**Directions**
What is needed here is an exact repetition of the records below, beginning at the line that has "adders and majority gates,0.3902" and stopping after the line that has "u_dp.m_tuser_o: 1".

Collected data entries:
::::::::::

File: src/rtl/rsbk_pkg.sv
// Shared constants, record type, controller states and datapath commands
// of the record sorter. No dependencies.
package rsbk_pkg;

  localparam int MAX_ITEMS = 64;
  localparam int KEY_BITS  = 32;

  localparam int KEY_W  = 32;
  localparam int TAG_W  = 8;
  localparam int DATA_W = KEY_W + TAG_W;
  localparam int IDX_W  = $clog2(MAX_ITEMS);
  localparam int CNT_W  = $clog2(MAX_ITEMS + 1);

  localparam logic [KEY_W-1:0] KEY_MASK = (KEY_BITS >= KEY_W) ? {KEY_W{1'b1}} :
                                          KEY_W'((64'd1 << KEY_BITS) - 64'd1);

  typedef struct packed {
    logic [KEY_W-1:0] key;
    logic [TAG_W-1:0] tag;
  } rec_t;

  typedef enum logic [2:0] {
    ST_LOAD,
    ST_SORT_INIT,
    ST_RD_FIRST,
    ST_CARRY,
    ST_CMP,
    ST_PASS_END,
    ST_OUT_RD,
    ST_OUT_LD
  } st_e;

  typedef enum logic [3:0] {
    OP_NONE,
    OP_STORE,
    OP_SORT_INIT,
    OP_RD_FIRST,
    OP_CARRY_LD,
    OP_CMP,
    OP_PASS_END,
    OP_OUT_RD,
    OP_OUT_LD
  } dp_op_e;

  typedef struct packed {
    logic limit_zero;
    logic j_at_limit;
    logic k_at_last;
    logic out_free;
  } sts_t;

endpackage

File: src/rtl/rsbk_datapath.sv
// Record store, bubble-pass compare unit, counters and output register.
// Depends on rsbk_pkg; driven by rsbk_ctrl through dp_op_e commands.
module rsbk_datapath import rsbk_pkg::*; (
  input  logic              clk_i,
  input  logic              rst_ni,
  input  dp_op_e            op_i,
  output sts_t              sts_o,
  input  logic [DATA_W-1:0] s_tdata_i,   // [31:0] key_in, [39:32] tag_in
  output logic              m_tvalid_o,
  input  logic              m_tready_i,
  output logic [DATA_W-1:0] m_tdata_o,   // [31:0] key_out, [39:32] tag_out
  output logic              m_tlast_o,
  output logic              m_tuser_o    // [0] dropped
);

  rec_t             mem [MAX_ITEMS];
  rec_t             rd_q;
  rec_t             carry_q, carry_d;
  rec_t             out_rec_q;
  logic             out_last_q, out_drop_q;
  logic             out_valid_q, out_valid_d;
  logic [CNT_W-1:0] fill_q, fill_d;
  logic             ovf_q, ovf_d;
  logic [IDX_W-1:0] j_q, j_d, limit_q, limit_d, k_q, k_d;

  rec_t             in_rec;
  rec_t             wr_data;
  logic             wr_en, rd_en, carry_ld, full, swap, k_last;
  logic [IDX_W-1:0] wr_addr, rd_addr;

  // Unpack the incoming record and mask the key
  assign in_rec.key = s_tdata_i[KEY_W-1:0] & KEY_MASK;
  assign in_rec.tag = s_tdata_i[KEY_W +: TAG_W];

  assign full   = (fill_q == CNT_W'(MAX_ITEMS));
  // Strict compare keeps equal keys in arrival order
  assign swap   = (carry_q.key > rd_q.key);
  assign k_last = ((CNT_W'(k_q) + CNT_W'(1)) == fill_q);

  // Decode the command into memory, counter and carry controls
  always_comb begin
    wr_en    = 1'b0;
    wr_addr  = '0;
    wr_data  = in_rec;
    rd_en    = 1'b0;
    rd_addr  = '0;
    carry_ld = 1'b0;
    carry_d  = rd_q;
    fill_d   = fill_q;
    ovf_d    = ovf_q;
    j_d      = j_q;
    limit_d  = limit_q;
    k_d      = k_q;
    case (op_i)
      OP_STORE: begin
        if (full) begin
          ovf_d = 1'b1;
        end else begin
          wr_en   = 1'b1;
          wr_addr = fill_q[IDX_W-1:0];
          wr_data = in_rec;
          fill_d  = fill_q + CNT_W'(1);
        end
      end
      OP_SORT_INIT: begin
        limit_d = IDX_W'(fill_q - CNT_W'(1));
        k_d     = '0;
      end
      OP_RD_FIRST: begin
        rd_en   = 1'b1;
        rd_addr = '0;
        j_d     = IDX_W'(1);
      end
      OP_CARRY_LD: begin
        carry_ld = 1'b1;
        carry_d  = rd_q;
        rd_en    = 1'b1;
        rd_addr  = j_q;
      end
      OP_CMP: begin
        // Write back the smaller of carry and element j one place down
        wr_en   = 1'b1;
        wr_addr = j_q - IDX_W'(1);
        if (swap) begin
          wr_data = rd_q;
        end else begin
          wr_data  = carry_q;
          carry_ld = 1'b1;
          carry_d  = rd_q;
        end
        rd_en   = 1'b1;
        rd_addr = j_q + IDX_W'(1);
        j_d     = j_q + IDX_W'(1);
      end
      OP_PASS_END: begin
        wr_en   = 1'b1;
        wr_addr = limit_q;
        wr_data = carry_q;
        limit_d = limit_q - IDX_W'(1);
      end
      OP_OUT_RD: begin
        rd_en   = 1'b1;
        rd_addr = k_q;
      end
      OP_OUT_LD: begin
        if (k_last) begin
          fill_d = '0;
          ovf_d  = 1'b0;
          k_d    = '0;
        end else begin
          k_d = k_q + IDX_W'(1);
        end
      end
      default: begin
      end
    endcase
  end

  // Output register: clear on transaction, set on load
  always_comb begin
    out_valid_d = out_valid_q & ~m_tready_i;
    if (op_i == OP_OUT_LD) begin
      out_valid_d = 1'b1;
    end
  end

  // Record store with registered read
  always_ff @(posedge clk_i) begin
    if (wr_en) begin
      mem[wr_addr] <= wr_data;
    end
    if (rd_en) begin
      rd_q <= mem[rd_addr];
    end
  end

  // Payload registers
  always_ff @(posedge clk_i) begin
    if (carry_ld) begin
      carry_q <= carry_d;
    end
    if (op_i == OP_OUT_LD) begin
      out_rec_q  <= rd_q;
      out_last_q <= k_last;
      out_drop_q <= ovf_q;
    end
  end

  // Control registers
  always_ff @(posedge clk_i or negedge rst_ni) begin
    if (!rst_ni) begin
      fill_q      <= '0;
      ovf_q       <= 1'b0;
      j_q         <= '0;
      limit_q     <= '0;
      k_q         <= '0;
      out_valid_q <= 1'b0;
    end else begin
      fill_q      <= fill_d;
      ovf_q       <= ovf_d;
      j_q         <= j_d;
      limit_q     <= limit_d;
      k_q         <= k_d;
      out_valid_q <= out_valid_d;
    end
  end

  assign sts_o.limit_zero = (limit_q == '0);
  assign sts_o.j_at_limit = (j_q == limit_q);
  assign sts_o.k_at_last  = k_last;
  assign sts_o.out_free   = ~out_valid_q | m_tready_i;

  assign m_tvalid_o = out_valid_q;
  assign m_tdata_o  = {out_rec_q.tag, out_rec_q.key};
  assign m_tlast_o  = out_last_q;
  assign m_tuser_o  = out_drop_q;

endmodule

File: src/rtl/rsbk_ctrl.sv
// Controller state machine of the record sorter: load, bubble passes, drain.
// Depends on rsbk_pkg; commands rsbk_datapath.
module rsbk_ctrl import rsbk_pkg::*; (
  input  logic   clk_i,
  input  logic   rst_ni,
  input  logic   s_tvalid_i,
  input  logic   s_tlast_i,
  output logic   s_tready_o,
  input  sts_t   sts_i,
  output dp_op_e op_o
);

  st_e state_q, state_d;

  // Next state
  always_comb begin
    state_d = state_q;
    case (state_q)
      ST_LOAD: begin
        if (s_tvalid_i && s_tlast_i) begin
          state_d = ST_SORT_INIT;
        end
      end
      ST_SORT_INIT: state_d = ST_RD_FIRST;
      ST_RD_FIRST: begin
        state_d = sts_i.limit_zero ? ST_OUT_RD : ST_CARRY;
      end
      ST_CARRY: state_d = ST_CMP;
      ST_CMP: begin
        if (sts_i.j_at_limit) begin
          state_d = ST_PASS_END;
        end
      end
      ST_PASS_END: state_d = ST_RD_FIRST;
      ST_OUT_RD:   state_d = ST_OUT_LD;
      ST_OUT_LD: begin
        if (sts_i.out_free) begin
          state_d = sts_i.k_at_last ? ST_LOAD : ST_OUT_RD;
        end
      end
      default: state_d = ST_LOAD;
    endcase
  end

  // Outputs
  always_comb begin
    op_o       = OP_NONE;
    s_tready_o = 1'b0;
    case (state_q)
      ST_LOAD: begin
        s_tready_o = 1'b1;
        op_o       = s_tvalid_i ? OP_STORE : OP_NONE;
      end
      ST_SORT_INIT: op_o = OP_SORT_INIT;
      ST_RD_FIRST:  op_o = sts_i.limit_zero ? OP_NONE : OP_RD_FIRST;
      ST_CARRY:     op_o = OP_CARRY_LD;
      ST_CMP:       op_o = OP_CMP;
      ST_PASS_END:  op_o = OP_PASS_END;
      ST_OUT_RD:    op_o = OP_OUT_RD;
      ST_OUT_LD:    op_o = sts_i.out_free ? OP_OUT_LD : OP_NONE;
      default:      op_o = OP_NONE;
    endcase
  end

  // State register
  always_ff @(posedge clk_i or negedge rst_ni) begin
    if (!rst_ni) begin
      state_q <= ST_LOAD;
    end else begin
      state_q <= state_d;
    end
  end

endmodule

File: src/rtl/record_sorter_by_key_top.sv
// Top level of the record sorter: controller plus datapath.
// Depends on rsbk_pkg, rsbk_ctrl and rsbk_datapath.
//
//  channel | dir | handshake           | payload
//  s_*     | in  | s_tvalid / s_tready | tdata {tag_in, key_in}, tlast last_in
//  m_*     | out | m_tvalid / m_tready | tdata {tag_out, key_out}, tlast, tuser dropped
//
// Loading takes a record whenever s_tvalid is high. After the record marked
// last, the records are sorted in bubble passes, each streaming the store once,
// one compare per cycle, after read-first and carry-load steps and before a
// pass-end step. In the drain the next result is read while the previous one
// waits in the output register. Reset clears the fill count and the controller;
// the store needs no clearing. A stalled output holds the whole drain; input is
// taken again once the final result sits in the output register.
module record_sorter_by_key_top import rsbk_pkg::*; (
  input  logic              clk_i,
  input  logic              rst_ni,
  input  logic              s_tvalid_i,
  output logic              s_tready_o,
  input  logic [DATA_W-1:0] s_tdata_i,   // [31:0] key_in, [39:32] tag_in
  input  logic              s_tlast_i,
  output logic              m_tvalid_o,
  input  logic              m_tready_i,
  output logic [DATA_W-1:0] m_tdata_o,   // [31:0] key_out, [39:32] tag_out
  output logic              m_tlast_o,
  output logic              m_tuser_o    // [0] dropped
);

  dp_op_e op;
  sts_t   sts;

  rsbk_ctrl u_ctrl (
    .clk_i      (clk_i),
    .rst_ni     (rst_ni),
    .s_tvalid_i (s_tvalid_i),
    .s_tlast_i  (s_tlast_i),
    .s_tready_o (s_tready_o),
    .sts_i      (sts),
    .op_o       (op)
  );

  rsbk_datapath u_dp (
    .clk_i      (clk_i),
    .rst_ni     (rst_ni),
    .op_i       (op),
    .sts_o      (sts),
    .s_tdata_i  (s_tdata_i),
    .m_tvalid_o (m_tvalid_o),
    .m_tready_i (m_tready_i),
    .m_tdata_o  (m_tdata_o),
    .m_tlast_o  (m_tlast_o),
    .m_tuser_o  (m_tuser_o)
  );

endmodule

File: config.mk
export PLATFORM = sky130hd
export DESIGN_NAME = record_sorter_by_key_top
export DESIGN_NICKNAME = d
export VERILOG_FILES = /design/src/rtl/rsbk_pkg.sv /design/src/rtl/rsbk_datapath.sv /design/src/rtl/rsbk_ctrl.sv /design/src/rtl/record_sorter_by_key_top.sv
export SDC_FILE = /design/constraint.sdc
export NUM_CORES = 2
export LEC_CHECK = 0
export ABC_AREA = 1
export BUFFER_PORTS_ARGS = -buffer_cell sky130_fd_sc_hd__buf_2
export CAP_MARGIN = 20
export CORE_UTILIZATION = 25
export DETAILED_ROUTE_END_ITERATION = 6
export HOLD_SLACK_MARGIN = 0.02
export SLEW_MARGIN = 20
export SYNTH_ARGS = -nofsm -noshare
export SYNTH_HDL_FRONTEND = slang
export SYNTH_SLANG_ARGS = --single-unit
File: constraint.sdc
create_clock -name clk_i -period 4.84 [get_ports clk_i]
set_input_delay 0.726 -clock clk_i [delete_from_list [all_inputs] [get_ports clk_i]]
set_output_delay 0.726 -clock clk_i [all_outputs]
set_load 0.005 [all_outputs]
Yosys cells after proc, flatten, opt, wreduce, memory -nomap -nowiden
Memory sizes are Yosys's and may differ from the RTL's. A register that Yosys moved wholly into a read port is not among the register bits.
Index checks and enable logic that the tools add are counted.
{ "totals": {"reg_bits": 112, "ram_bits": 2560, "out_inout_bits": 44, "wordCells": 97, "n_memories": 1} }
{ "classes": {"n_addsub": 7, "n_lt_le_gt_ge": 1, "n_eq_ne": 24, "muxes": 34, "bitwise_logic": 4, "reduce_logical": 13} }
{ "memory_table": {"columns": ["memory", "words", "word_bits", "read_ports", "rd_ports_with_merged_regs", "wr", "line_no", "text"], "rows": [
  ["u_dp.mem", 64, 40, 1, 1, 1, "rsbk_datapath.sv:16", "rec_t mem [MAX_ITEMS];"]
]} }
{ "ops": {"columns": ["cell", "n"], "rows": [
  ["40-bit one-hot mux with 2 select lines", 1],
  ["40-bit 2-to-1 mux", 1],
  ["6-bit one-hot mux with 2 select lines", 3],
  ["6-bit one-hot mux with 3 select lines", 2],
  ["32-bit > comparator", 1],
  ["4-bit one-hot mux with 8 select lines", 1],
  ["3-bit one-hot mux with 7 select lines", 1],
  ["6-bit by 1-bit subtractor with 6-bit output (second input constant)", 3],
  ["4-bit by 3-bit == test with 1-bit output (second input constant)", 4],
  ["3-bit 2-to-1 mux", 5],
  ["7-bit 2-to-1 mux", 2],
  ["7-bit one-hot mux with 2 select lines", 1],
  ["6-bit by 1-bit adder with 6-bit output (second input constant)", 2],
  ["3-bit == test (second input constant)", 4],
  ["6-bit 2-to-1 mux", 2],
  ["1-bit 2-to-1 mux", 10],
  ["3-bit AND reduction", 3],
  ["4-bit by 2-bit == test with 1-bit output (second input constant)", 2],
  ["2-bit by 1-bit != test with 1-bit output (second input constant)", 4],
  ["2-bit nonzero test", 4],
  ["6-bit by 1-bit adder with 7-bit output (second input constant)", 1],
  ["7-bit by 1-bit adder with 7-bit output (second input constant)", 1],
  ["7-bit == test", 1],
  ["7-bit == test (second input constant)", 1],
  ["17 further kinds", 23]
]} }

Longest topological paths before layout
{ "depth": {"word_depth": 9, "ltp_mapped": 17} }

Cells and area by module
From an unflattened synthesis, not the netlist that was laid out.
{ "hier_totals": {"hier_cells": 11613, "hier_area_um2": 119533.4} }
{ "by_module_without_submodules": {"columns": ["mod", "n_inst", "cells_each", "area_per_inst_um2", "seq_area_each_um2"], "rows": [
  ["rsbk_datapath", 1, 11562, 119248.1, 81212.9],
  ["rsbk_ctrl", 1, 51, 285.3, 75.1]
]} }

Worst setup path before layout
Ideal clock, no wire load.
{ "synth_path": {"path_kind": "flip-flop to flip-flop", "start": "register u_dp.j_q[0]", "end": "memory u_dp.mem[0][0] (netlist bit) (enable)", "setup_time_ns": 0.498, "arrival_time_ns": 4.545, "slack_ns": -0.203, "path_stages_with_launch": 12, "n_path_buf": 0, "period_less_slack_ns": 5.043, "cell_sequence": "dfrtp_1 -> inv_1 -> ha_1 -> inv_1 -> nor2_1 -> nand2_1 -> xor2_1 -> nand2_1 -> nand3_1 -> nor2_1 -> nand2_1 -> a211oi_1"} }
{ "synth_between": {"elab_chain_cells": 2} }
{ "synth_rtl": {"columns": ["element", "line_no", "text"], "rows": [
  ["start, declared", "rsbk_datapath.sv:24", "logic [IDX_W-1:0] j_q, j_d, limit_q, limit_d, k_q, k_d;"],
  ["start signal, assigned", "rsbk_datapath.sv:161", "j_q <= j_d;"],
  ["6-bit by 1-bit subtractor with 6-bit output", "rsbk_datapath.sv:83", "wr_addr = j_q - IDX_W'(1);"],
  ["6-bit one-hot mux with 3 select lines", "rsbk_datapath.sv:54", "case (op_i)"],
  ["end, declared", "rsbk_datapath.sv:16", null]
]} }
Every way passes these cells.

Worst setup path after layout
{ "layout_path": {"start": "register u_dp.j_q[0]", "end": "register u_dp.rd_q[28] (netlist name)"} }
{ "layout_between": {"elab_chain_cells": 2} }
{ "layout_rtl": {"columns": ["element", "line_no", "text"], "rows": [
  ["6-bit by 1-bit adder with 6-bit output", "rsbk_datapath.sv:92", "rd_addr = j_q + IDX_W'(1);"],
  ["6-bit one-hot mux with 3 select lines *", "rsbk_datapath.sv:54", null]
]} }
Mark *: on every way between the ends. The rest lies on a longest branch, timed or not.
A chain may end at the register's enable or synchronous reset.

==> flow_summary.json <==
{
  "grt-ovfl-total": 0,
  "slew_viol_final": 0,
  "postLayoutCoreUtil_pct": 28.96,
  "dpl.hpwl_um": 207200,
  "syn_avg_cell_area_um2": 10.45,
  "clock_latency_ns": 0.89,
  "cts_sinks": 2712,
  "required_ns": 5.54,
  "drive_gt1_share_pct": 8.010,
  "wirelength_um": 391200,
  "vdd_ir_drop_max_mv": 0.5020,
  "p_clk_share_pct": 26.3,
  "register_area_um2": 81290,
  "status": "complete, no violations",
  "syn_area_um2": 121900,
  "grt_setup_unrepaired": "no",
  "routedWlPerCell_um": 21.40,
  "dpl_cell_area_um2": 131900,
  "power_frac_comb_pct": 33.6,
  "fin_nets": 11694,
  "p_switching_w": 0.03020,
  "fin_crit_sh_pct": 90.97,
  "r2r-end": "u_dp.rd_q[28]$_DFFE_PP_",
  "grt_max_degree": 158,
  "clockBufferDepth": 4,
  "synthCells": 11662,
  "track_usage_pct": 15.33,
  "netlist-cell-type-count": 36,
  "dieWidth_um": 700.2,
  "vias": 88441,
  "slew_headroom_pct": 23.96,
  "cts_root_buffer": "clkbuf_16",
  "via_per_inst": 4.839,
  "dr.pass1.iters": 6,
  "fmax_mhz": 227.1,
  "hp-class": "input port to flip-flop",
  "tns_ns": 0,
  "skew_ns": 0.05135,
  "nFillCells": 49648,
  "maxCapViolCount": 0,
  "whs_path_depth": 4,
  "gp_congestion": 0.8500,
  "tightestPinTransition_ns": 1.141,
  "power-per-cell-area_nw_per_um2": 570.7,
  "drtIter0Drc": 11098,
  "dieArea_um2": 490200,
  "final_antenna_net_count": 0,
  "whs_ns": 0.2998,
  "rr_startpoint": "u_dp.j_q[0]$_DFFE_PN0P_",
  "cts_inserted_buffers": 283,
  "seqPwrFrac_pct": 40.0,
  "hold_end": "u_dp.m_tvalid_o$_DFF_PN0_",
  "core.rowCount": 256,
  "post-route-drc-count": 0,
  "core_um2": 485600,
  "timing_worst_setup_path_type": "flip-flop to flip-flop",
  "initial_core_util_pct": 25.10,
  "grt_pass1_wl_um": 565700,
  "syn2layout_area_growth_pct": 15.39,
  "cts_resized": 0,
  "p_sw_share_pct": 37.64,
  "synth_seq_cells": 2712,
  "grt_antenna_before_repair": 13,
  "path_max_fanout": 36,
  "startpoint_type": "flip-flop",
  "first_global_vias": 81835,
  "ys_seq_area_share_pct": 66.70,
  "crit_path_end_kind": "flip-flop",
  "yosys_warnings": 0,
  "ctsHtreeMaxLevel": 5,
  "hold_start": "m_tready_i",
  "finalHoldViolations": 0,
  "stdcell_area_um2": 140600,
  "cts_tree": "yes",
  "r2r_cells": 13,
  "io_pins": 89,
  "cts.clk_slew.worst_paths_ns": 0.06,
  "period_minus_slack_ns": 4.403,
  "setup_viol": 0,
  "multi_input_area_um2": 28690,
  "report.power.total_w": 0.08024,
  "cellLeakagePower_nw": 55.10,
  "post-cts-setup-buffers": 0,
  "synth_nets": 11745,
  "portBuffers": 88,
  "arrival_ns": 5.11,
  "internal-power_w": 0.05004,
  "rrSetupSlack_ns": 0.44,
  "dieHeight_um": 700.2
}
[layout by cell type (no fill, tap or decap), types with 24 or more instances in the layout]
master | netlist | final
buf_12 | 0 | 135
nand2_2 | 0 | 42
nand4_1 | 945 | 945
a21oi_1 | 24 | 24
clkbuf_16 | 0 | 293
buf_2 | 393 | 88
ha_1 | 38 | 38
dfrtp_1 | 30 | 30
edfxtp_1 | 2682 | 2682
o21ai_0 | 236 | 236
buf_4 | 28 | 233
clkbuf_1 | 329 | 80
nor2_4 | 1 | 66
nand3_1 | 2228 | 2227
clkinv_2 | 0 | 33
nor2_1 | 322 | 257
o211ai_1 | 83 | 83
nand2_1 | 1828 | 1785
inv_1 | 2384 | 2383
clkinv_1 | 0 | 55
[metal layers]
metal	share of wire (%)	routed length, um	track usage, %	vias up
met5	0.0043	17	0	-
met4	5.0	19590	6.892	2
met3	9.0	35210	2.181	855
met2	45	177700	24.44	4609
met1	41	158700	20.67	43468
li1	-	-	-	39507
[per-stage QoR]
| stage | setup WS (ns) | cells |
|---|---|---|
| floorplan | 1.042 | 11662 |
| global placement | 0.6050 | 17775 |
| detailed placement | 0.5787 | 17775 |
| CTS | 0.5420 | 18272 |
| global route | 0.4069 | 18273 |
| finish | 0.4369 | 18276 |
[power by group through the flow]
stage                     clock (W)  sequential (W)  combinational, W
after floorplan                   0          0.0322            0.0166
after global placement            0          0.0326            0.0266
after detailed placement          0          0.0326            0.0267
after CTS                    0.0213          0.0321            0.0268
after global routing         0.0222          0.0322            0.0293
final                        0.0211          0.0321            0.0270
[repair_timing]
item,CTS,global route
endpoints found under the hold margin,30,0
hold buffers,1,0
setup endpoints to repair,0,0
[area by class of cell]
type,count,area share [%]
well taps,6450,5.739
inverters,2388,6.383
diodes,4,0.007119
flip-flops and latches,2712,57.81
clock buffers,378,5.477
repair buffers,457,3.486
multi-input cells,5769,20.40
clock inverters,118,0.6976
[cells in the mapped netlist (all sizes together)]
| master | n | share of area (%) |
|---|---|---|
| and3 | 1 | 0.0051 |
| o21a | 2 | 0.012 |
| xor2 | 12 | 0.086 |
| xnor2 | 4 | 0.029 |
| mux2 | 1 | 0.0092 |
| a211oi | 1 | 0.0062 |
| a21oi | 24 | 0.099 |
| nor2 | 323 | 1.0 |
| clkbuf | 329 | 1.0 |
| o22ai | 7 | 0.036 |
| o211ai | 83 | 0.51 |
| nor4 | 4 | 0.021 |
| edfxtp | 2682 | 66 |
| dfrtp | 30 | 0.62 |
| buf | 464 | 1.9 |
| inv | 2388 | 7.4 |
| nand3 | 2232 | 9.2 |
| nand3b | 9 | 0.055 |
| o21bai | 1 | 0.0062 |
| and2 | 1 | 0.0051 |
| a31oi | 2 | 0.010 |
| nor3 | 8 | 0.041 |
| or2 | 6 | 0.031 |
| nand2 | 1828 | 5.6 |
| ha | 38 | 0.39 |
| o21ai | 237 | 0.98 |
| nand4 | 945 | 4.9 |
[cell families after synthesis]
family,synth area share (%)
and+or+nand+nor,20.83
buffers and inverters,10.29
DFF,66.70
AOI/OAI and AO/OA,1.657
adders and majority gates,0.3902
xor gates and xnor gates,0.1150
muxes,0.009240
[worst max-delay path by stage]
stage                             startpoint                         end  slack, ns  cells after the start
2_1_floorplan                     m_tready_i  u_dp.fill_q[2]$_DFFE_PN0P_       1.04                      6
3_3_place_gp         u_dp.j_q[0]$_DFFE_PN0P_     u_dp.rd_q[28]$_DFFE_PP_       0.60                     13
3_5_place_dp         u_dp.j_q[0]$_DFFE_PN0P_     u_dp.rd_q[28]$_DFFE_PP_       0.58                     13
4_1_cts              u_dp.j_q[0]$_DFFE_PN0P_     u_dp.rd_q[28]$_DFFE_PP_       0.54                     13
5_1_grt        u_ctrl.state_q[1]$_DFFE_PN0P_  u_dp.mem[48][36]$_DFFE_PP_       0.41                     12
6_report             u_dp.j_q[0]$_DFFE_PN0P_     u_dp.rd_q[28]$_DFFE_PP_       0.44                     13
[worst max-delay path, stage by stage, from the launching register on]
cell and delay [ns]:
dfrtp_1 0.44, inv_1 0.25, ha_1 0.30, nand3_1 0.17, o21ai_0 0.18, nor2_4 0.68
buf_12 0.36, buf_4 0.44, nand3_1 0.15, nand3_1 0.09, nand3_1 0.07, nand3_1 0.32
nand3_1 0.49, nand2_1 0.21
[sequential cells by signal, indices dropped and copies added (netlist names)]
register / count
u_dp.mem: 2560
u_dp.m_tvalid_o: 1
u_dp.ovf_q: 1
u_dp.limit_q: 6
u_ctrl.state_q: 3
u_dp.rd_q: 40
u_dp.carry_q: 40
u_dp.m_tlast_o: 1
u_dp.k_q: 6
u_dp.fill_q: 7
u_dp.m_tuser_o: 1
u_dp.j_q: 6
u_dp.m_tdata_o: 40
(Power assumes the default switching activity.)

::::::::::

**Completed task**
adders and majority gates,0.3902
xor gates and xnor gates,0.1150
muxes,0.009240
[worst max-delay path by stage]
stage                             startpoint                         end  slack, ns  cells after the start
2_1_floorplan                     m_tready_i  u_dp.fill_q[2]$_DFFE_PN0P_       1.04                      6
3_3_place_gp         u_dp.j_q[0]$_DFFE_PN0P_     u_dp.rd_q[28]$_DFFE_PP_       0.60                     13
3_5_place_dp         u_dp.j_q[0]$_DFFE_PN0P_     u_dp.rd_q[28]$_DFFE_PP_       0.58                     13
4_1_cts              u_dp.j_q[0]$_DFFE_PN0P_     u_dp.rd_q[28]$_DFFE_PP_       0.54                     13
5_1_grt        u_ctrl.state_q[1]$_DFFE_PN0P_  u_dp.mem[48][36]$_DFFE_PP_       0.41                     12
6_report             u_dp.j_q[0]$_DFFE_PN0P_     u_dp.rd_q[28]$_DFFE_PP_       0.44                     13
[worst max-delay path, stage by stage, from the launching register on]
cell and delay [ns]:
dfrtp_1 0.44, inv_1 0.25, ha_1 0.30, nand3_1 0.17, o21ai_0 0.18, nor2_4 0.68
buf_12 0.36, buf_4 0.44, nand3_1 0.15, nand3_1 0.09, nand3_1 0.07, nand3_1 0.32
nand3_1 0.49, nand2_1 0.21
[sequential cells by signal, indices dropped and copies added (netlist names)]
register / count
u_dp.mem: 2560
u_dp.m_tvalid_o: 1
u_dp.ovf_q: 1
u_dp.limit_q: 6
u_ctrl.state_q: 3
u_dp.rd_q: 40
u_dp.carry_q: 40
u_dp.m_tlast_o: 1
u_dp.k_q: 6
u_dp.fill_q: 7
u_dp.m_tuser_o: 1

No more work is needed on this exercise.